Taking a cookie-cutter approach to treating autism will never work. Finding the interventions that work best for you or your child is key.

Autism spectrum disorder and other mental health issues can’t wait. At Amen Clinics, we’re here for you. We offer in-clinic brain scanning and appointments, as well as mental telehealth, clinical evaluations, and therapy for adults, teens, children, and couples. Find out more by speaking to a specialist today at 888-288-9834 or visit our contact page here.


  1. My nephew has a high degree of autism. We are looking for some early intervention since he is only 6 years old. It is good to know how important this support is. I like how you said without it, they may not have have independence as an adult or a good job, not to mention relationship hassles.

    Comment by Vivian Black — January 11, 2022 @ 7:36 AM

  2. I want to get tested myself. I suspect that I have Aspergers. Most of my life I’ve had a hard time connecting with people. Attention deficit disorder, and dyslexia also run in my family.

    Comment by Sharon Tyler — April 29, 2022 @ 4:03 AM

  3. I prefer the term autism spectrum difference. I was diagnosed in my forties, which explained difficulties throughout my whole life. My brain is wired differently and I do not require treatments, I do better with extra support and understanding.

    Comment by Lin Reinbold — April 29, 2022 @ 9:12 AM

  4. Overall I found this article supportive and neurodiversity affirming- until I saw ABA as an intervention. Countless autistic adults who have been through this process have been traumatised and it is NOT considered ND affirming. Please don’t recommend this practice for Autistic children.

    Comment by Nicci — April 29, 2022 @ 2:47 PM

  5. I was recently diagnosed on the autistic spectrum at the age of 56, after 22 years of (now failing) marriage and having 2 children, who are currently still living with me. I am worried that I could have made mistakes as a wife and mother that I might not even be aware of, but I can’t find much advice online which is relevant to my situation. Can you help? (I live in the UK, in case that makes a difference.)

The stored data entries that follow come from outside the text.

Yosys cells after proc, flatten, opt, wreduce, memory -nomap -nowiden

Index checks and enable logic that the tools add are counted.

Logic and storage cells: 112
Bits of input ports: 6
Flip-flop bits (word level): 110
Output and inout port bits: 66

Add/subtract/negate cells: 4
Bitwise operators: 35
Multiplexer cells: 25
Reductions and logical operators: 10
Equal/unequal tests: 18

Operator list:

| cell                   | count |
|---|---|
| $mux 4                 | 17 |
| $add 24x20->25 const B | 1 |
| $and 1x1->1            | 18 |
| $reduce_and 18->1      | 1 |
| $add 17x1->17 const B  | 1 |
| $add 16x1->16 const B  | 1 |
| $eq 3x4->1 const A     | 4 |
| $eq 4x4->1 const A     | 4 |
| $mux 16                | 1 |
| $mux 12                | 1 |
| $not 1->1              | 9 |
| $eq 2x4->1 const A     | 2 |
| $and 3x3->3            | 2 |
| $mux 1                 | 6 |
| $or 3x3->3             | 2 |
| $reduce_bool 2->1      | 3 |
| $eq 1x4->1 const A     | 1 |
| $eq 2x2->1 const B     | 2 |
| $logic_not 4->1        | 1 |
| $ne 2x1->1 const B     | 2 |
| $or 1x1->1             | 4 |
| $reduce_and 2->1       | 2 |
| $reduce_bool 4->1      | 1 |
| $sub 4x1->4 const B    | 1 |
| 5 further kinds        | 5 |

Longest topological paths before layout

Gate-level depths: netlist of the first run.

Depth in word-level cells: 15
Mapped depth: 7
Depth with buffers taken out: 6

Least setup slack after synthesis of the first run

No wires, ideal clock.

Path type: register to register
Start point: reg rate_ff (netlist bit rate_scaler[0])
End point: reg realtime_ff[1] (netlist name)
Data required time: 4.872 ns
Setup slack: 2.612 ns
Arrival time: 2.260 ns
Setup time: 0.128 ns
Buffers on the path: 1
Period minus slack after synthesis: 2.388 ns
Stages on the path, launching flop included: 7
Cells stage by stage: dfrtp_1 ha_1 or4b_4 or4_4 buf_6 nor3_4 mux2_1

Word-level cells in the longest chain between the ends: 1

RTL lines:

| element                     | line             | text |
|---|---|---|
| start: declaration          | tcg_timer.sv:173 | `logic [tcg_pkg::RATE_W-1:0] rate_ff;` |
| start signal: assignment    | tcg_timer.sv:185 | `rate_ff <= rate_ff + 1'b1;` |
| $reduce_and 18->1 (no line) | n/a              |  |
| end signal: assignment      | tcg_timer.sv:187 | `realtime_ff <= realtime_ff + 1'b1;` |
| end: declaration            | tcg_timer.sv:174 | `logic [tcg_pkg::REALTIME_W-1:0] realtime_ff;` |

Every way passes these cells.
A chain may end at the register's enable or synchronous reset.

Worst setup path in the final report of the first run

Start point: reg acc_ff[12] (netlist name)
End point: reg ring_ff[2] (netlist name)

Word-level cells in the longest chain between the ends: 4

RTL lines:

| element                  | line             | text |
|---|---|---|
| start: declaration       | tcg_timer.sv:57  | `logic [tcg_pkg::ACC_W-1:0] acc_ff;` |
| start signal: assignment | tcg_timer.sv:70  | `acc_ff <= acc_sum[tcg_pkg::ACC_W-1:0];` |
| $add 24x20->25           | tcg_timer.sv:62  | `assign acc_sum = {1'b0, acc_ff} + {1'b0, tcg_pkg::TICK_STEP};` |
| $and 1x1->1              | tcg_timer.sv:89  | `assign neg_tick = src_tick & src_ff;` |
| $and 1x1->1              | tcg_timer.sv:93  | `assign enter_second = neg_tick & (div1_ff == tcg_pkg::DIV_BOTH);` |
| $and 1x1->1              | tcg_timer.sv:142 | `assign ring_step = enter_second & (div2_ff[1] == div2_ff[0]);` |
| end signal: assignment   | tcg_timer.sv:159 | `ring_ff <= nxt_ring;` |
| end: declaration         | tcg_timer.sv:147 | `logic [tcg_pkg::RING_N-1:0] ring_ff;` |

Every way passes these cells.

    Comment by Tracey — May 6, 2022 @ 1:00 AM

  6. My 8year old grandson has all 10 symptoms of Aspergers but has never been officially diagnosed. My grown soon to be divorced adult daughter is a Marriage Family Therapist who thinks her son will be “labeled” if he is given an official diagnosis on his records. She doesn’t think he needs behavioral therapy which is surprising. They both live in my home which is causing serious problems. He is home schooled and has very limited interaction with other children. I am extremely concerned if he doesn’t get the much needed help now it will effect his long term future happiness. COVID has made things much worse. I am looking for guidance on how families cope with this devastating condition and with my daughter who is in complete denial.

    Comment by Laurel Mendoza — June 2, 2022 @ 7:55 AM

  7. I wish my parents had been more informed about how important support is in the developmental years. I was not diagnosed until I was 19, and by that time I was already living on my own. I could not keep a job or make friends and ended up homeless for a time. I am now in a stable home and going to behavioral therapy for my autism, and I have a job that feels permanent. I hope that the stigma around autism will go away so that other children will not struggle the way that I have.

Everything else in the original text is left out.